Prof. Jonathan Sarna’s analysis matches the spirit of those words: “Much can change between now and 2012, but signs abound that support for the Democratic administration is waning. The real question, looking ahead, is whether the Republicans will be able to use this to their advantage. To do so, history suggests, they will need to nominate a candidate whose views on American policy, foreign and domestic, comport with those most Jews hold dear. If Jews decide that the Republican candidate in 2012 more closely aligns with their views than Barack Obama, it is a safe bet that the Republican candidate will win many more votes than McCain and Palin did in 2008.”
In this context, one must also refer to the rise, prior to the elections, of the “Tea Party” movement, which was meant to garner support for fiscally conservative Republican candidates on a local basis. Although it is still too early to estimate the future significance of this phenomenon on the national level, it must be noted that alongside support of Israel, some of the “Tea Party” supporters hold contrary tendencies: an isolationist approach with cross-the-board cuts in foreign aid. That said, the Jewish community has duly noted that Republican support of Israel has been stable and has even risen, compared to the erosion of Democrat support of Israel.
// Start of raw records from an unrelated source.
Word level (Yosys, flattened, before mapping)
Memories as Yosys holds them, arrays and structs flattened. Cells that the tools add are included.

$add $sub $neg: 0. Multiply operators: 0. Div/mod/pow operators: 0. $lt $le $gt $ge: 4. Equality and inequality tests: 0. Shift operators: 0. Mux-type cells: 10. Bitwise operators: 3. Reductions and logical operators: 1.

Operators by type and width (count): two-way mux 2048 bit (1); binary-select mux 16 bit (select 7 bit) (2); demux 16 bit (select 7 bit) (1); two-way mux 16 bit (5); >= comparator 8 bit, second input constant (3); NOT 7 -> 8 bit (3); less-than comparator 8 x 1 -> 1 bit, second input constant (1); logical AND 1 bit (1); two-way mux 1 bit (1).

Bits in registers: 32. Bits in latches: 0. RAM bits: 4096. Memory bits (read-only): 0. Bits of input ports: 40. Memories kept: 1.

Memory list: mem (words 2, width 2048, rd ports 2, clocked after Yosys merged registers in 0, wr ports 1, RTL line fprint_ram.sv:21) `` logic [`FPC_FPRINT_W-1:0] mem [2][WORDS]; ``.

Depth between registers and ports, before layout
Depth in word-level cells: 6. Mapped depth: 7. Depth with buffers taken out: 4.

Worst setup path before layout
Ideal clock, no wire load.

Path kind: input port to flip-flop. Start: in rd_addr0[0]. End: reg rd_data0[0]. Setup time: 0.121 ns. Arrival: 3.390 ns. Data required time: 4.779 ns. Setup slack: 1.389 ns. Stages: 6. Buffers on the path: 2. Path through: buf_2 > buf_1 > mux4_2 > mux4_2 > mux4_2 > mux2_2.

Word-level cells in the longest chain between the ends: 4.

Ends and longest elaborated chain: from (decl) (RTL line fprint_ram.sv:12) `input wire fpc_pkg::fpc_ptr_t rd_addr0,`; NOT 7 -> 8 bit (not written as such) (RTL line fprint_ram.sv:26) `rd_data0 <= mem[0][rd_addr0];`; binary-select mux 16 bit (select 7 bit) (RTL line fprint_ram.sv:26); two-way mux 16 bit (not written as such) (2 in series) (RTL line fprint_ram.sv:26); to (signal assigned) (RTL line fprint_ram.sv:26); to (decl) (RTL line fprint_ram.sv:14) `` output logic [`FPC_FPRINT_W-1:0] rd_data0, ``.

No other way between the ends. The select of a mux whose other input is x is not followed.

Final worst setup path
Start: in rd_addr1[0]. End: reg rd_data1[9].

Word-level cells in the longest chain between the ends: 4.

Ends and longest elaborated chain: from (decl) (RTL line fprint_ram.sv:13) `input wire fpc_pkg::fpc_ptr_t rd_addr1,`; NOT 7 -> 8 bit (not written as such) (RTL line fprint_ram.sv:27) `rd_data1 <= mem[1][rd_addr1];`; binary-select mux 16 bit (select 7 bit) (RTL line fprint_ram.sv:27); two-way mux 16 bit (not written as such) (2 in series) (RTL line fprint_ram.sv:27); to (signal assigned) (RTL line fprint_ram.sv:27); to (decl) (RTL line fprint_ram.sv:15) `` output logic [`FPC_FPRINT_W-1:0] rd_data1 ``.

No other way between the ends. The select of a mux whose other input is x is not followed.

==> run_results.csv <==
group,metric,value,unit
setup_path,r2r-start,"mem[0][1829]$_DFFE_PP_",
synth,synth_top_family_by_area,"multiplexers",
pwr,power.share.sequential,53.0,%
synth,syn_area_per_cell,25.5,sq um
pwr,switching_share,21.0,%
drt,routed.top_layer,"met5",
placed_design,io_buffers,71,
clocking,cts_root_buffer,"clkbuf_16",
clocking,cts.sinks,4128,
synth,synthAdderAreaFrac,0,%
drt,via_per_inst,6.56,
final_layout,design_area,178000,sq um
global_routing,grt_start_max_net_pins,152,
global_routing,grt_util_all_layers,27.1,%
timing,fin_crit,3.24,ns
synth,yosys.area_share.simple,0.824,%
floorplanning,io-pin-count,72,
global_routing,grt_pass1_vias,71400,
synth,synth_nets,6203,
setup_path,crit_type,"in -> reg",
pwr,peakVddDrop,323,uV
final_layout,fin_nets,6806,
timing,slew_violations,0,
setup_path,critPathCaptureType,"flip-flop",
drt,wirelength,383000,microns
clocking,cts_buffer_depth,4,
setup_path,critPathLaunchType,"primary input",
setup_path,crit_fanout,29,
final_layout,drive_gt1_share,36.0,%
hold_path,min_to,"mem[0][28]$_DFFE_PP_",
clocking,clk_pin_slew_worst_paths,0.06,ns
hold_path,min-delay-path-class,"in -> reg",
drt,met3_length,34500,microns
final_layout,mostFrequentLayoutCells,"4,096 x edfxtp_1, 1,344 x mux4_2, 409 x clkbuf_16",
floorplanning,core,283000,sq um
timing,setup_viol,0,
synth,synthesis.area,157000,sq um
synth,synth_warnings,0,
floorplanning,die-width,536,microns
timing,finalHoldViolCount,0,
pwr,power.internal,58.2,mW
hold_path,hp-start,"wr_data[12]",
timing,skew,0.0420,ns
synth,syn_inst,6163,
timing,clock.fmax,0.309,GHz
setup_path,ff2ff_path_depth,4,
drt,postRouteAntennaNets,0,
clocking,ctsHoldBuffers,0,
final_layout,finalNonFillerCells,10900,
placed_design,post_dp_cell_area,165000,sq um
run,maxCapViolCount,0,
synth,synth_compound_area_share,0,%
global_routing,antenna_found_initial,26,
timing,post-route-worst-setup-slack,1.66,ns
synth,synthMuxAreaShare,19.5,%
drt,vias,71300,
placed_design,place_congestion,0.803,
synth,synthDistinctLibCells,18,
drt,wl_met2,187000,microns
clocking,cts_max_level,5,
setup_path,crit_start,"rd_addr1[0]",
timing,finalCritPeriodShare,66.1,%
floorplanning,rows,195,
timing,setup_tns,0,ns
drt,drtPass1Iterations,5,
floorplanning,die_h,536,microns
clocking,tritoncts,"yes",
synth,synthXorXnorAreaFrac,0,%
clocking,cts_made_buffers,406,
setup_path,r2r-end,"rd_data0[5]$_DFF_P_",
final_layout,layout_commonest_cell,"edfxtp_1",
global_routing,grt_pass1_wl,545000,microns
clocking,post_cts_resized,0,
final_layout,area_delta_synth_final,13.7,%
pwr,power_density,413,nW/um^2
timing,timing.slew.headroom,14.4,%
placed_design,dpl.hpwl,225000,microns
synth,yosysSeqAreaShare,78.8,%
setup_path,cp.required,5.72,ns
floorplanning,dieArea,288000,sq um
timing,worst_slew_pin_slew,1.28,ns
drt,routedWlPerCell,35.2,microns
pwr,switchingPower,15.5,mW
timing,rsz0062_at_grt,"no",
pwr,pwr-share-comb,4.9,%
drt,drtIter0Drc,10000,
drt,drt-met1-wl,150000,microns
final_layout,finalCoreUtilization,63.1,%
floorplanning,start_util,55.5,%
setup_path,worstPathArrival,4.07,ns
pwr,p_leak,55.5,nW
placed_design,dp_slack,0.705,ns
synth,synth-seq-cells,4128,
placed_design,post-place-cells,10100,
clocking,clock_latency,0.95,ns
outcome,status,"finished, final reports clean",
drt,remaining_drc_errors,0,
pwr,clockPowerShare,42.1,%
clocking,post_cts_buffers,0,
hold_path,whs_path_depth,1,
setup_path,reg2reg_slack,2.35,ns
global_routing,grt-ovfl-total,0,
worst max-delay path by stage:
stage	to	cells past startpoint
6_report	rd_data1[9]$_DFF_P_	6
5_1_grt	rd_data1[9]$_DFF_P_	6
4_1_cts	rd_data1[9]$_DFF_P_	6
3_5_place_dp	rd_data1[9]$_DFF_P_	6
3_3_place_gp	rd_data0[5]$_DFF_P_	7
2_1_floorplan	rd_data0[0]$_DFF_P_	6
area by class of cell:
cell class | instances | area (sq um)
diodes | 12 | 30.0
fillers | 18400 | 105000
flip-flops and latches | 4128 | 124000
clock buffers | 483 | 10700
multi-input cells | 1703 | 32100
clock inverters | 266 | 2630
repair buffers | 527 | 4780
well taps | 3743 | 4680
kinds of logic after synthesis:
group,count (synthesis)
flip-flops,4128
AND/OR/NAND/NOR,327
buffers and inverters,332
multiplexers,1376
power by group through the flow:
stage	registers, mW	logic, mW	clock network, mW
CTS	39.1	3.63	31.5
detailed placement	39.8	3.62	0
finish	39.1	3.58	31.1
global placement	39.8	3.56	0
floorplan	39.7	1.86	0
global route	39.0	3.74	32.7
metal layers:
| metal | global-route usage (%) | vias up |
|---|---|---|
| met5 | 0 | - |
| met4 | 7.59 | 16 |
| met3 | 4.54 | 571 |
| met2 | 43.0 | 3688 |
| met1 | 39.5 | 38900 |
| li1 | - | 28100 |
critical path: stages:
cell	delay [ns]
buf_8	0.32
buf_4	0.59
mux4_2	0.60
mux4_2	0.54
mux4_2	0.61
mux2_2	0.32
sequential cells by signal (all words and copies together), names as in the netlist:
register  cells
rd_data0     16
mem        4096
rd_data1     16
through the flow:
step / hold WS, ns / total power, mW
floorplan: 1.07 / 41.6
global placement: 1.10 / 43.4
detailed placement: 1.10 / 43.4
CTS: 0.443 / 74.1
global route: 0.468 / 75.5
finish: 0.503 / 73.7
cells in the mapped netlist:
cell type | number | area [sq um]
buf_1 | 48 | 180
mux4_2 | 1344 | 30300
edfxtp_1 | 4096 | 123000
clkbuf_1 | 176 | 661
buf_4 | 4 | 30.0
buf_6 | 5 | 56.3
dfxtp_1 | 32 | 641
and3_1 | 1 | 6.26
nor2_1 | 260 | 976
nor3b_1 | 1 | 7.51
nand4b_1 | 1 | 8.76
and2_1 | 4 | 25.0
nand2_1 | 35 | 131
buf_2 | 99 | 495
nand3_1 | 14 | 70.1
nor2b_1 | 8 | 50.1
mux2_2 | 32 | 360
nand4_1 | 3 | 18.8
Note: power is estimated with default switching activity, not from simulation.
An October 2010 survey conducted for The Israel Project by the prestigious strategic consulting firm, Greenberg Quinlan Rosner, shows that for the first time since June 2009, support for Israel in American public opinion dropped below 50 percent. The gap in favor of Israel as opposed to the Palestinians is still large – 44 percent in favor of Israel as opposed to 8 percent in favor of the Palestinians, but the problem is more notable using a party cross section. Among Republicans, support for Israel is 62% as opposed to 2 percent for the Palestinians. Among Democrats, support for Israel drops to 32 percent while support for Palestinians rises to 14 percent. The results are affected by media criticism of Israel’s conduct towards the Palestinians, and the de-legitimization campaign against the right of Israel to maintain its Jewish character in the context of liberal positions held by the Democrats.
The attitude taken by the American administration with the onset of the Egyptian riots, and the cold shoulder shown to Hosni Mubarak by President Obama have left a bitter taste and bolstered doubts of the current administration as a source of support, not only among leaders in the moderate Arab camp, but also in Israel and among some of the Jewish leadership in the United States.
Israel’s standing in the United States, since its establishment, and the influence of the American Jewish community derive, to a large extent, from a bi-partisan approach concerning the Middle East. The picture currently being formed must set off alarm bells in Israel and among Jewish organizations in the United States, due to the threat of the Arab-Israeli conflict being turned into a point of contention between the two parties, thus endangering the desire to preserve Democratic as well as Republican support for Israel.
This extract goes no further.